By retrograd, history, 15 months ago, , I wanted to showcase a simpler algorithm for the closest pair of points in 2D problem, and maybe to discuss its performance / countercases.

The problem is:

Given N distinct points in Euclidean 2D space, compute the minimum (squared) distance between any two distinct points.

The usual approach here is a divide-and-conquer algorithm, which can be found virtually anywhere, including on Wikipedia. The complexity of this algorithm is O(nlog(n)), but it is rather tricky to achieve this complexity.
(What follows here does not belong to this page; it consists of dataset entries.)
**config.mk**
```make
export PLATFORM = sky130hd
export DESIGN_NAME = sadte_param_mem
export DESIGN_NICKNAME = d
export VERILOG_FILES = /design/src/design/sadte_pkg.sv /design/src/design/sadte_param_mem.sv
export SDC_FILE = /design/constraint.sdc
export NUM_CORES = 2
export LEC_CHECK = 0
export ABC_AREA = 1
export BUFFER_PORTS_ARGS = -buffer_cell sky130_fd_sc_hd__buf_2
export CORE_UTILIZATION = 40
export CTS_BUF_LIST = sky130_fd_sc_hd__clkbuf_4 sky130_fd_sc_hd__clkbuf_8 sky130_fd_sc_hd__clkbuf_16
export DETAILED_ROUTE_END_ITERATION = 10
export PLACE_DENSITY_LB_ADDON = 0.2
export SYNTH_ARGS = -nofsm -noshare
export SYNTH_HDL_FRONTEND = slang
export SYNTH_MEMORY_MAX_BITS = 65536
export SYNTH_SLANG_ARGS = --single-unit
```
**constraint.sdc**
```tcl
create_clock -name i_clk -period 5.5 [get_ports i_clk]
set_input_delay 1.1 -clock i_clk [delete_from_list [all_inputs] [get_ports i_clk]]
set_output_delay 1.1 -clock i_clk [all_outputs]
set_load 0.05 [all_outputs]
```
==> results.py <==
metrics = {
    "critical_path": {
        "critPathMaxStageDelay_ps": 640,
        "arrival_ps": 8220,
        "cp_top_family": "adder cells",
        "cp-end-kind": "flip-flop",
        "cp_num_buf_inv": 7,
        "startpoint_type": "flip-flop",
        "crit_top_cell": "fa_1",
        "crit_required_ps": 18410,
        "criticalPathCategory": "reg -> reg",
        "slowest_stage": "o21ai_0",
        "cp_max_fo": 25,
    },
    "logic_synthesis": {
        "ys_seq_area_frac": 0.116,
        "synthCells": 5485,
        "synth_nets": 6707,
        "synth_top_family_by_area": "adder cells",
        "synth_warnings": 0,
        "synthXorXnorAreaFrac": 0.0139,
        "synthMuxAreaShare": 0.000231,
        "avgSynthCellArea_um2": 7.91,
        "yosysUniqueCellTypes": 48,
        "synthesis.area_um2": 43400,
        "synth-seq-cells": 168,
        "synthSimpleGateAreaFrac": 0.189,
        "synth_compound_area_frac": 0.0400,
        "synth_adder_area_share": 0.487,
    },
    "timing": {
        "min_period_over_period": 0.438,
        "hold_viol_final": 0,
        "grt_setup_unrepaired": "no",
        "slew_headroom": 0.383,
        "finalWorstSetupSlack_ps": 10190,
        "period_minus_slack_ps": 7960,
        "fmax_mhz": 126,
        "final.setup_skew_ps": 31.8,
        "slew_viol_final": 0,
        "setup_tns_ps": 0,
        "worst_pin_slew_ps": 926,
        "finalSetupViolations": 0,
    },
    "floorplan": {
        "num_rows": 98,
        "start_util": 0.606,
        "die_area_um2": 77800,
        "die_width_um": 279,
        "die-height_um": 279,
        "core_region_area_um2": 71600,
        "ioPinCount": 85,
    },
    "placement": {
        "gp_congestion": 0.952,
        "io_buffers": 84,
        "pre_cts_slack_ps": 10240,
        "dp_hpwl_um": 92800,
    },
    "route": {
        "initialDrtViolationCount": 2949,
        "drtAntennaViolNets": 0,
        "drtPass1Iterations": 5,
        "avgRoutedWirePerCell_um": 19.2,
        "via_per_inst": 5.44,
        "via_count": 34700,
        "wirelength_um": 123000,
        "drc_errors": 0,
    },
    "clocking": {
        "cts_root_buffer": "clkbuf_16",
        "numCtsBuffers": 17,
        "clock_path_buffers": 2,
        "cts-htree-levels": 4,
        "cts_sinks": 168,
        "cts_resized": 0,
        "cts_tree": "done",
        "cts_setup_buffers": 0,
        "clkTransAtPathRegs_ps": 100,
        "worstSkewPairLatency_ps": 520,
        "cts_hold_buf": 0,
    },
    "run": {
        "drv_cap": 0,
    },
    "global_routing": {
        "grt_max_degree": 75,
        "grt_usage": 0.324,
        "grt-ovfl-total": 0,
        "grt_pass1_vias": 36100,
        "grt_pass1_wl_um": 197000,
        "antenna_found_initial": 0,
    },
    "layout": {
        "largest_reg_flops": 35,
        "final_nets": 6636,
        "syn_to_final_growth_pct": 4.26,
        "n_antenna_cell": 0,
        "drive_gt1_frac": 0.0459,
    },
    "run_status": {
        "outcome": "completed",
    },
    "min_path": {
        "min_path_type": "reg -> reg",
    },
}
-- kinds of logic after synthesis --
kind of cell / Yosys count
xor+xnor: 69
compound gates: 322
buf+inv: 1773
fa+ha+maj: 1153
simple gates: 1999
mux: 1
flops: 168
`src/rtl/core/fdt_pkg.sv`:
```
// Shared types and constants for the four-channel down timer register block.
// Used by fdt_channel and four_channel_down_timer_regs_top; no dependencies.
`timescale 1ns / 1ps

package fdt_pkg;

    // Default geometry
    localparam int NUM_TIMERS_DEF  = 4;
    localparam int COUNT_WIDTH_DEF = 32;

    // Beat field widths
    localparam int KIND_W  = 2;
    localparam int ADDR_W  = 10;
    localparam int DATA_W  = 32;
    localparam int IRQ_W   = 4;
    localparam int CTRL_W  = 4;
    localparam int S_DATA_W = 48;   // word_address + write_data, padded to bytes
    localparam int M_DATA_W = 40;   // read_data + irq_lines, padded to bytes

    // Item kinds
    localparam logic [KIND_W-1:0] KIND_TICK  = 2'd0;
    localparam logic [KIND_W-1:0] KIND_READ  = 2'd1;
    localparam logic [KIND_W-1:0] KIND_WRITE = 2'd2;

    // Word address split: block = word / 5, register = word % 5
    localparam int WORDS_PER_TIMER = 5;
    localparam int DIV5_MUL   = 205;           // exact for words below 1024
    localparam int DIV5_SHIFT = 10;
    localparam int PROD_W     = ADDR_W + 8;
    localparam int BLK_W      = PROD_W - DIV5_SHIFT;
    localparam int REG_W      = 3;

    localparam logic [BLK_W-1:0] SYS_BLOCK = 8'd8;

    // Per-timer register codes
    localparam logic [REG_W-1:0] REG_LOAD  = 3'd0;
    localparam logic [REG_W-1:0] REG_COUNT = 3'd1;
    localparam logic [REG_W-1:0] REG_CTRL  = 3'd2;
    localparam logic [REG_W-1:0] REG_EOI   = 3'd3;
    localparam logic [REG_W-1:0] REG_STAT  = 3'd4;

    // System block register codes
    localparam logic [REG_W-1:0] SYS_MSTAT = 3'd0;
    localparam logic [REG_W-1:0] SYS_CLR   = 3'd1;
    localparam logic [REG_W-1:0] SYS_RAW   = 3'd2;

    // Control bit positions
    localparam int CTL_ENABLE_BIT = 0;
    localparam int CTL_MASK_BIT   = 2;

    // Per-channel command for one processed item
    typedef struct packed {
        logic tick;
        logic wr_load;
        logic wr_ctrl;
        logic clr_flag;
    } chan_cmd_t;

endpackage

```
`src/rtl/core/fdt_channel.sv`:
```
// One down-counter channel: load value, control bits, count and raw flag.
// Depends on fdt_pkg for the command struct and control bit positions.
`timescale 1ns / 1ps

module fdt_channel #(
    parameter int COUNT_WIDTH = fdt_pkg::COUNT_WIDTH_DEF
) (
    input  logic                          clk,
    input  logic                          rst_n,
    input  fdt_pkg::chan_cmd_t            cmd,
    input  logic [fdt_pkg::DATA_W-1:0]    wdata,
    output logic [COUNT_WIDTH-1:0]        load_value,
    output logic [COUNT_WIDTH-1:0]        count,
    output logic [fdt_pkg::CTRL_W-1:0]    ctrl,
    output logic                          flag,
    output logic                          line,
    output logic                          line_next
);

    logic [COUNT_WIDTH-1:0]     load_reg,  load_next;
    logic [COUNT_WIDTH-1:0]     count_reg, count_next;
    logic [fdt_pkg::CTRL_W-1:0] ctrl_reg,  ctrl_next;
    logic                       flag_reg,  flag_next;

    // Apply the one command of this item
    always_comb
    begin
        load_next  = load_reg;
        count_next = count_reg;
        ctrl_next  = ctrl_reg;
        flag_next  = flag_reg;
        if (cmd.tick && ctrl_reg[fdt_pkg::CTL_ENABLE_BIT] && (load_reg != '0))
        begin
            if (count_reg <= COUNT_WIDTH'(1))
            begin
                flag_next  = 1'b1;
                count_next = load_reg;
            end
            else
            begin
                count_next = count_reg - COUNT_WIDTH'(1);
            end
        end
        if (cmd.wr_load)
        begin
            load_next = wdata[COUNT_WIDTH-1:0];
        end
        if (cmd.wr_ctrl)
        begin
            ctrl_next = wdata[fdt_pkg::CTRL_W-1:0];
            if (wdata[fdt_pkg::CTL_ENABLE_BIT])
            begin
                count_next = load_reg;
            end
        end
        if (cmd.clr_flag)
        begin
            flag_next = 1'b0;
        end
    end

    // Hold channel state
    always_ff @(posedge clk or negedge rst_n)
    begin
        if (!rst_n)
        begin
            load_reg  <= '0;
            count_reg <= '0;
            ctrl_reg  <= '0;
            flag_reg  <= 1'b0;
        end
        else
        begin
            load_reg  <= load_next;
            count_reg <= count_next;
            ctrl_reg  <= ctrl_next;
            flag_reg  <= flag_next;
        end
    end

    assign load_value = load_reg;
    assign count      = count_reg;
    assign ctrl       = ctrl_reg;
    assign flag       = flag_reg;
    assign line       = flag_reg & ~ctrl_reg[fdt_pkg::CTL_MASK_BIT];
    assign line_next  = flag_next & ~ctrl_next[fdt_pkg::CTL_MASK_BIT];

endmodule

```
`src/rtl/core/four_channel_down_timer_regs_top.sv`:
```
// Pipeline: a beat accepted into the input register is processed into the result register
// once that stage is free or being drained, and its result beat is presented from there.
// Throughput: one beat per cycle unless m_axis_tready stalls; ticks and register accesses
// interleave freely, set by the input and result registers around decode and update logic.
// Reset (rst_n low, asynchronous): clears both stage valids and all timer state to zero.
// Top level of the down timer block; depends on fdt_pkg and fdt_channel.
`timescale 1ns / 1ps

module four_channel_down_timer_regs_top #(
    parameter int NUM_TIMERS  = fdt_pkg::NUM_TIMERS_DEF,
    parameter int COUNT_WIDTH = fdt_pkg::COUNT_WIDTH_DEF
) (
    input  logic                          clk,
    input  logic                          rst_n,
    input  logic                          s_axis_tvalid,
    output logic                          s_axis_tready,
    // [9:0] word_address, [41:10] write_data, [47:42] zero
    input  logic [fdt_pkg::S_DATA_W-1:0]  s_axis_tdata,
    // [1:0] kind
    input  logic [fdt_pkg::KIND_W-1:0]    s_axis_tuser,
    output logic                          m_axis_tvalid,
    input  logic                          m_axis_tready,
    // [31:0] read_data, [35:32] irq_lines, [39:36] zero
    output logic [fdt_pkg::M_DATA_W-1:0]  m_axis_tdata
);

    localparam int AW = fdt_pkg::ADDR_W;
    localparam int DW = fdt_pkg::DATA_W;

    // Input stage
    logic                          in_valid_reg;
    logic [fdt_pkg::KIND_W-1:0]    in_kind_reg;
    logic [AW-1:0]                 in_word_reg;
    logic [DW-1:0]                 in_wdata_reg;

    // Result stage
    logic                          out_valid_reg;
    logic [DW-1:0]                 out_rdata_reg, out_rdata_next;
    logic [fdt_pkg::IRQ_W-1:0]     out_irq_reg,   out_irq_next;

    logic proc;
    logic s_fire;

    // Advance when the result stage is free or being drained
    assign proc          = in_valid_reg && (!out_valid_reg || m_axis_tready);
    assign s_axis_tready = !in_valid_reg || proc;
    assign s_fire        = s_axis_tvalid && s_axis_tready;

    // Split word address into block and register (multiply by reciprocal of 5)
    logic [fdt_pkg::PROD_W-1:0] div_prod;
    logic [fdt_pkg::BLK_W-1:0]  blk;
    logic [AW-1:0]              blk_x5;
    logic [fdt_pkg::REG_W-1:0]  reg_sel;

    assign div_prod = fdt_pkg::PROD_W'(in_word_reg)
                    * fdt_pkg::PROD_W'(fdt_pkg::DIV5_MUL);
    assign blk      = div_prod[fdt_pkg::PROD_W-1:fdt_pkg::DIV5_SHIFT];
    assign blk_x5   = AW'(blk) * AW'(fdt_pkg::WORDS_PER_TIMER);
    assign reg_sel  = fdt_pkg::REG_W'(in_word_reg - blk_x5);

    logic is_tick, is_read, is_write, is_sys;
    assign is_tick  = proc && (in_kind_reg == fdt_pkg::KIND_TICK);
    assign is_read  = proc && (in_kind_reg == fdt_pkg::KIND_READ);
    assign is_write = proc && (in_kind_reg == fdt_pkg::KIND_WRITE);
    assign is_sys   = (blk == fdt_pkg::SYS_BLOCK);

    // Channels
    logic [NUM_TIMERS-1:0] flag_vec;
    logic [NUM_TIMERS-1:0] line_vec;
    logic [NUM_TIMERS-1:0] line_next_vec;
    logic [DW-1:0]         chan_rd [NUM_TIMERS];

    for (genvar t = 0; t < NUM_TIMERS; t++)
    begin : g_chan
        fdt_pkg::chan_cmd_t            cmd;
        logic                          hit;
        logic [COUNT_WIDTH-1:0]        load_value;
        logic [COUNT_WIDTH-1:0]        count;
        logic [fdt_pkg::CTRL_W-1:0]    ctrl;

        assign hit          = (blk == fdt_pkg::BLK_W'(t));
        assign cmd.tick     = is_tick;
        assign cmd.wr_load  = is_write && hit && (reg_sel == fdt_pkg::REG_LOAD);
        assign cmd.wr_ctrl  = is_write && hit && (reg_sel == fdt_pkg::REG_CTRL);
        assign cmd.clr_flag = is_read
                           && ((hit && (reg_sel == fdt_pkg::REG_EOI))
                            || (is_sys && (reg_sel == fdt_pkg::SYS_CLR)));

        fdt_channel #(
            .COUNT_WIDTH (COUNT_WIDTH)
        ) u_chan (
            .clk        (clk),
            .rst_n      (rst_n),
            .cmd        (cmd),
            .wdata      (in_wdata_reg),
            .load_value (load_value),
            .count      (count),
            .ctrl       (ctrl),
            .flag       (flag_vec[t]),
            .line       (line_vec[t]),
            .line_next  (line_next_vec[t])
        );

        // Per-channel register read
        always_comb
        begin
            chan_rd[t] = '0;
            if (hit)
            begin
                unique case (reg_sel)
                    fdt_pkg::REG_LOAD:  chan_rd[t] = DW'(load_value);
                    fdt_pkg::REG_COUNT: chan_rd[t] = DW'(count);
                    fdt_pkg::REG_CTRL:  chan_rd[t] = DW'(ctrl);
                    fdt_pkg::REG_STAT:  chan_rd[t] = DW'(line_vec[t]);
                    default:            chan_rd[t] = '0;
                endcase
            end
        end
    end

    // Select read data and next interrupt lines
    logic [DW-1:0] rd_val;
    logic [DW-1:0] line_next_wide;

    always_comb
    begin
        rd_val = '0;
        if (is_sys)
        begin
            unique case (reg_sel)
                fdt_pkg::SYS_MSTAT: rd_val = DW'(line_vec);
                fdt_pkg::SYS_RAW:   rd_val = DW'(flag_vec);
                default:            rd_val = '0;
            endcase
        end
        else
        begin
            for (int t = 0; t < NUM_TIMERS; t++)
            begin
                rd_val = rd_val | chan_rd[t];
            end
        end
        line_next_wide = DW'(line_next_vec);
        out_rdata_next = (in_kind_reg == fdt_pkg::KIND_READ) ? rd_val : '0;
        out_irq_next   = line_next_wide[fdt_pkg::IRQ_W-1:0];
    end

    // Hold stage valids
    always_ff @(posedge clk or negedge rst_n)
    begin
        if (!rst_n)
        begin
            in_valid_reg  <= 1'b0;
            out_valid_reg <= 1'b0;
        end
        else
        begin
            if (s_fire)
            begin
                in_valid_reg <= 1'b1;
            end
            else if (proc)
            begin
                in_valid_reg <= 1'b0;
            end
            if (proc)
            begin
                out_valid_reg <= 1'b1;
            end
            else if (m_axis_tready)
            begin
                out_valid_reg <= 1'b0;
            end
        end
    end

    // Capture beat payloads
    always_ff @(posedge clk)
    begin
        if (s_fire)
        begin
            in_kind_reg  <= s_axis_tuser;
            in_word_reg  <= s_axis_tdata[AW-1:0];
            in_wdata_reg <= s_axis_tdata[AW+DW-1:AW];
        end
        if (proc)
        begin
            out_rdata_reg <= out_rdata_next;
            out_irq_reg   <= out_irq_next;
        end
    end

    assign m_axis_tvalid = out_valid_reg;
    assign m_axis_tdata  = {{(fdt_pkg::M_DATA_W-DW-fdt_pkg::IRQ_W){1'b0}},
                            out_irq_reg, out_rdata_reg};

endmodule
```
`config.mk`:
```
export PLATFORM = sky130hd
export DESIGN_NAME = four_channel_down_timer_regs_top
export DESIGN_NICKNAME = d
export VERILOG_FILES = /design/src/rtl/core/fdt_pkg.sv /design/src/rtl/core/fdt_channel.sv /design/src/rtl/core/four_channel_down_timer_regs_top.sv
export SDC_FILE = /design/constraint.sdc
export NUM_CORES = 1
export LEC_CHECK = 0
export BUFFER_PORTS_ARGS = -buffer_cell sky130_fd_sc_hd__buf_4
export CORE_MARGIN = 8
export CORE_UTILIZATION = 50
export DETAILED_ROUTE_END_ITERATION = 7
export GPL_ROUTABILITY_DRIVEN = 0
export HOLD_SLACK_MARGIN = 0.03
export PLACE_DENSITY = 0.73
export RECOVER_POWER = 25
export SYNTH_ARGS = -nofsm -noshare
export SYNTH_HDL_FRONTEND = slang
export SYNTH_SLANG_ARGS = --single-unit
```
`constraint.sdc`:
```
create_clock -name clk -period 9.3 [get_ports clk]
set_input_delay 1.86 -clock clk [delete_from_list [all_inputs] [get_ports clk]]
set_output_delay 1.86 -clock clk [all_outputs]
set_load 0.01 [all_outputs]
```
Word-level counts from Yosys, hierarchy flattened
Cells that the tools add are included.
Widths: inputs -> output; s select.
{"block": "totals", "out_inout_bits": 42, "register_bits": 358, "in_bits": 54, "wordCells": 164}
{"block": "classes", "reduce_logical": 51, "bitwise_logic": 19, "n_mux": 46, "multipliers": 2, "eq_ne": 10, "n_addsub": 5, "order_cmp": 4}
{"cell": "$mux 32", "count": 21}
{"cell": "$pmux 32 s4", "count": 4}
{"cell": "$le 32x1->1 const B", "count": 4}
{"cell": "$reduce_bool 32->1", "count": 4}
{"cell": "$sub 32x1->32 const B", "count": 4}
{"cell": "$or 32x32->32", "count": 3}
{"cell": "$logic_and 1x1->1", "count": 34}
{"cell": "$mul 10x8->18 const B", "count": 1}
{"cell": "$eq 8x2->1 const B", "count": 2}
{"cell": "$mux 1", "count": 16}
{"cell": "$mux 3", "count": 4}
{"cell": "$and 1x1->1", "count": 8}
{"cell": "$eq 8x1->1 const B", "count": 1}
{"cell": "$eq 8x4->1 const B", "count": 1}
{"cell": "$logic_not 8->1", "count": 1}
{"cell": "$mul 8x3->3 const B", "count": 1}
{"cell": "$not 1->1", "count": 8}
{"cell": "$pmux 4 s2", "count": 1}
{"cell": "$eq 3x2->1 const B", "count": 2}
{"cell": "$logic_or 1x1->1", "count": 6}
{"cell": "$reduce_bool 2->1", "count": 2}
{"cell": "$eq 3x1->1 const B", "count": 1}
{"cell": "$eq 3x3->1 const B", "count": 1}
{"cell": "$logic_not 3->1", "count": 1}
{"cell": "other kinds (5)", "count": 6}

Depth between registers and ports, before layout
Gate-level depths: netlist (run 1).
{"block": "logic_depth", "ltp_word": 10, "depth_mapped": 31, "depth_no_buf": 26}

By module
Synthesis (run 1) repeated with hierarchy kept, for this count alone.
{"block": "hier_totals", "cells_unflattened": 2187, "area_unflattened_um2": 21150.3}
{"mod": "fdt_channel at g_chan[0].u_chan ...", "seq_area_each_um2": 1726.7, "instances": 3, "cells_per_inst": 330, "area_each_um2": 3473.3}
{"mod": "four_channel_down_timer_regs_top", "seq_area_each_um2": 2452.4, "instances": 1, "cells_per_inst": 869, "area_each_um2": 7268.2}
{"mod": "fdt_channel at g_chan[3].u_chan", "seq_area_each_um2": 1726.7, "instances": 1, "cells_per_inst": 328, "area_each_um2": 3462.1}

Least setup slack after synthesis (run 1)
Ideal clock, no wire load.
{"block": "synth_timing", "kind": "flip-flop to flip-flop", "startpoint": "register in_word_reg[6]", "endpoint": "register out_rdata_reg[10], data pin", "arrival_time_ns": 5.954, "path_stages_with_launch": 27, "path_slack_ns": 3.076, "n_path_buf": 4, "setup_ns": 0.270, "required_time_ns": 9.030, "cell_sequence": "edfxtp_1 > ha_1 > inv_1 > fa_1 > inv_1 > fa_1 > fa_1 > ha_1 > a21o_1 > a22o_1 > a41oi_2 > nand2_1 > inv_1 > a21oi_1 > fa_1 > xor2_1 > xnor2_1 > inv_1 > or4_1 > buf_2 > and4_1 > clkbuf_1 > and2_1 > clkbuf_1 > buf_2 > a221oi_1 > a21oi_1"}
{"block": "synth_via", "elab_chain_len": 10, "word_cells_on_any_way": 24, "cone_classes": "1 x add/sub; 2 x mul; 7 x eq/ne; 9 x mux; 3 x bitwise; 2 x reduce/logical"}
{"element": "start, declared", "line_no": "four_channel_down_timer_regs_top.sv:33", "source": "logic [AW-1:0] in_word_reg;"}
{"element": "start signal, assigned", "line_no": "four_channel_down_timer_regs_top.sv:183", "source": "in_word_reg <= s_axis_tdata[AW-1:0];"}
{"element": "$mul 10x8->18 *", "line_no": "four_channel_down_timer_regs_top.sv:56", "source": "* fdt_pkg::PROD_W'(fdt_pkg::DIV5_MUL);"}
{"element": "$mul 8x3->3", "line_no": "four_channel_down_timer_regs_top.sv:58", "source": "assign blk_x5 = AW'(blk) * AW'(fdt_pkg::WORDS_PER_TIMER);"}
{"element": "$sub 3x3->3", "line_no": "four_channel_down_timer_regs_top.sv:59", "source": "assign reg_sel = fdt_pkg::REG_W'(in_word_reg - blk_x5);"}
{"element": "$eq 3x3->1, or another cell as far along", "line_no": "four_channel_down_timer_regs_top.sv:110", "source": "unique case (reg_sel)"}
{"element": "$pmux 32 s4", "line_no": "four_channel_down_timer_regs_top.sv:110"}
{"element": "$mux 32", "line_no": "four_channel_down_timer_regs_top.sv:108", "source": "if (hit)"}
{"element": "$or 32x32->32 (3 in a row)", "line_no": "four_channel_down_timer_regs_top.sv:140", "source": "rd_val = rd_val | chan_rd[t];"}
{"element": "$mux 32 *", "line_no": "four_channel_down_timer_regs_top.sv:128", "source": "if (is_sys)"}
{"element": "end signal, assigned", "line_no": "four_channel_down_timer_regs_top.sv:188", "source": "out_rdata_reg <= out_rdata_next;"}
{"element": "end, declared", "line_no": "four_channel_down_timer_regs_top.sv:38", "source": "logic [DW-1:0] out_rdata_reg, out_rdata_next;"}
Mark *: on every way between the ends. The rest lies on a longest branch, timed or not.
A chain may end at the register's enable or synchronous reset.

Worst setup path after layout (run 1)
{"block": "layout_timing", "startpoint": "register in_word_reg[2]", "endpoint": "register out_rdata_reg[8], data pin"}
{"block": "layout_via", "elab_chain_len": 10, "word_cells_on_any_way": 24, "cone_classes": "1 x add/sub; 2 x mul; 7 x eq/ne; 9 x mux; 3 x bitwise; 2 x reduce/logical"}
{"element": "$mul 10x8->18", "line_no": "four_channel_down_timer_regs_top.sv:56"}
{"element": "$mul 8x3->3", "line_no": "four_channel_down_timer_regs_top.sv:58"}
{"element": "$sub 3x3->3", "line_no": "four_channel_down_timer_regs_top.sv:59"}
{"element": "$eq 3x3->1, or another cell as far along", "line_no": "four_channel_down_timer_regs_top.sv:110"}
{"element": "$pmux 32 s4", "line_no": "four_channel_down_timer_regs_top.sv:110"}
{"element": "$mux 32", "line_no": "four_channel_down_timer_regs_top.sv:108"}
{"element": "$or 32x32->32 (3 in a row)", "line_no": "four_channel_down_timer_regs_top.sv:140"}
{"element": "$mux 32 *", "line_no": "four_channel_down_timer_regs_top.sv:128"}
Marks and branches as above.

==> results.cfg, run 1 <==
[run_status]
status = complete, but fails checks
violations = capacitance limit, slew limit

[clock_tree]
clockBufferDepth = 3
htreeDepth = 2
postCtsResizedCells = 0
cts_tree = built
cts_hold_buf = 0
clock_latency_ns = 0.56
cts_sinks = 358
cts_root_buf = clkbuf_16
path_clk_slew_ns = 0.06
cts_setup_buffers = 0
cts_buffers = 40

[timing]
fmax_ghz = 0.128
maxSlewHeadroom = -2.63
tns_ns = 0
worst_pin_slew_ns = 5.45
finalSetupViolations = 0
post-route-period-util = 0.840
drv_slew = 143
period_needed_ns = 7.81
worst_clock_skew_ns = 0.0273
hold_viol_final = 0
rsz0062_at_grt = false

[final_layout]
drive_gt1_frac = 0.170
regArea_sq_um = 9360
nNetsFinal = 2213
multi_input_area_sq_um = 10200
fillCellCount = 3485
instances_no_fill = 2648
area_growth_pct = 11.1

[synthesis]
ys_seq_elements = 358
synth_edf_count = 80
syn_inst = 2061
ys_top_cells_by_area = dfrtp_1, edfxtp_1, mux2_2
yosysWarningCount = 0
synth.most_common_cell = dfrtp_1
synth.top_cell.area_share = 0.343
ys.flop_type = dfrtp_1
async_flop_share = 0.777
synth_area_per_cell_sq_um = 9.85
synth_cell_types = 72
seq_area_frac_synth = 0.461
synth_common_cells = dfrtp_1, nand2_1, a21oi_1
synthesis.area_sq_um = 20300
yosysTopAreaCell = dfrtp_1

[power]
leakagePower_nw = 9.75
powerDensity_nw_per_um2 = 262
irDropWorstVdd_v = 0.000320

[routing]
via_count = 17669
drt-wirelength-per-cell_um = 23.9
drc_errors = 0
antenna_left = 0
drt-initial-drc-count = 2589
vias_per_cell = 6.67
drt-total-wl_um = 63400
dr.pass1.iters = 6

[floorplan]
dieArea_sq_um = 47300
core-area_sq_um = 40500
start_util = 0.502
die_w_um = 217
die_height_um = 217
ios = 96
row_count = 74

[worst_setup_path]
worstReg2RegStart = in_word_reg[2]
crit_type = reg2reg
crit_fanout = 32
cp-end-kind = flip-flop
worstPathRequired_ns = 9.65
critPathLaunch = in_word_reg[2]
start_kind = flip-flop
rr_worst_depth = 20
rrSetupSlack_ns = 1.49
cp_data_arrival_time_ns = 8.16
r2r_end = out_rdata_reg[8]

[min_path]
hold_path_class = reg2reg
hold_start = in_valid_reg
min_path_cells = 1
hold_path_end = m_axis_tvalid

[global_routing]
track_usage = 0.264
grt_max_degree = 183
antenna_found_initial = 1
grt_pass1_wl_um = 98900
grt_pass1_vias = 16821
grt_overflow_total = 0

[placed_design]
place_inst = 2572
io_buffers = 85
hpwl_um = 44600

[flow_run]
drv_cap = 2
## where the power goes
part	switching [mW]	internal [mW]
sequential	0.137	1.71
combinational	1.76	0.696
clock	0.674	0.937
total	2.58	3.34
## layer usage
metal  track usage  wire length, um  vias up
li1              -                -     7811
met1         0.360            24800     8558
met2         0.392            27700     1094
met3        0.0682             7510      206
met4         0.122             3350        0
met5             0                0        -
## placed cells by master (no fill, tap or decap), types with 45 or more instances in the layout
cell type / instances
o21ai_0: 127
edfxtp_1: 80
buf_4: 64
dfrtp_1: 278
clkbuf_4: 45
nand2_1: 200
nor4_1: 68
ha_1: 60
a22oi_1: 73
nor2_1: 147
nor3_1: 60
a21oi_1: 169
mux2_2: 138
## cell type report
type                    instances  share of cell area
diodes                          2            0.000222
clock inverters                22             0.00910
clock buffers                  52              0.0495
flip-flops and latches        358               0.415
well taps                     532              0.0295
multi-input cells            1528               0.452
repair buffers                112              0.0375
inverters                      42             0.00699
The alternative approach (based on the same algorithm), is to do sweep-line. We sort the points based on the x-coordinate and we keep a set of the points in the region x - d, x, sorted by y coordinate. Here d is the smallest distance so far (we do that with the two-pointers technique). Now, for each new point x, y, we query the whole range y - d, y + d in this set and possibly update our answer.

Due to the proof of the D&C algorithm, at each time the quieried range should be of size O(1) on average, so total complexity would be O(nlog(n)). Code is below:

long long ClosestPair(vector<pair<int, int>> pts) {
int n = pts.size();
sort(pts.begin(), pts.end());
set<pair<int, int>> s;

long long best_dist = 1e18;
int j = 0;
for (int i = 0; i < n; ++i) {
int d = ceil(sqrt(best_dist));
while (pts[i].first - pts[j].first >= best_dist) {
s.erase({pts[j].second, pts[j].first});
j += 1;
}

auto it1 = s.lower_bound({pts[i].second - d, pts[i].first});
auto it2 = s.upper_bound({pts[i].second + d, pts[i].first});

for (auto it = it1; it != it2; ++it) {
int dx = pts[i].first - it->second;
int dy = pts[i].second - it->first;
best_dist = min(best_dist, 1LL * dx * dx + 1LL * dy * dy);
}
s.insert({pts[i].second, pts[i].first});
}
return best_dist;
}


What do you think? Are there any special cases (e.g. many points at the same x coordinate) that would break the solution?  Comments (4)
 » same idea here
 » There is an explanation of the same method :) https://olympiad.cs.uct.ac.za/presentations/camp1_2009/linesweep.pdf
 » 5 months ago, # | ← Rev. 3 →   i think the worst case of this implementation is O(n2) for example the points : first point ==> (0, pow(2,n) — pow(2,1)) second point ==> (0, pow(2,n) — pow(2,2)) . . i-th point ==> (0, pow(2,n) — pow(2,i) ) . .Am i right ?
•  » » No. It should only test adjacent pairs in this case. Note that when he inserts the points in the set he swaps x/y.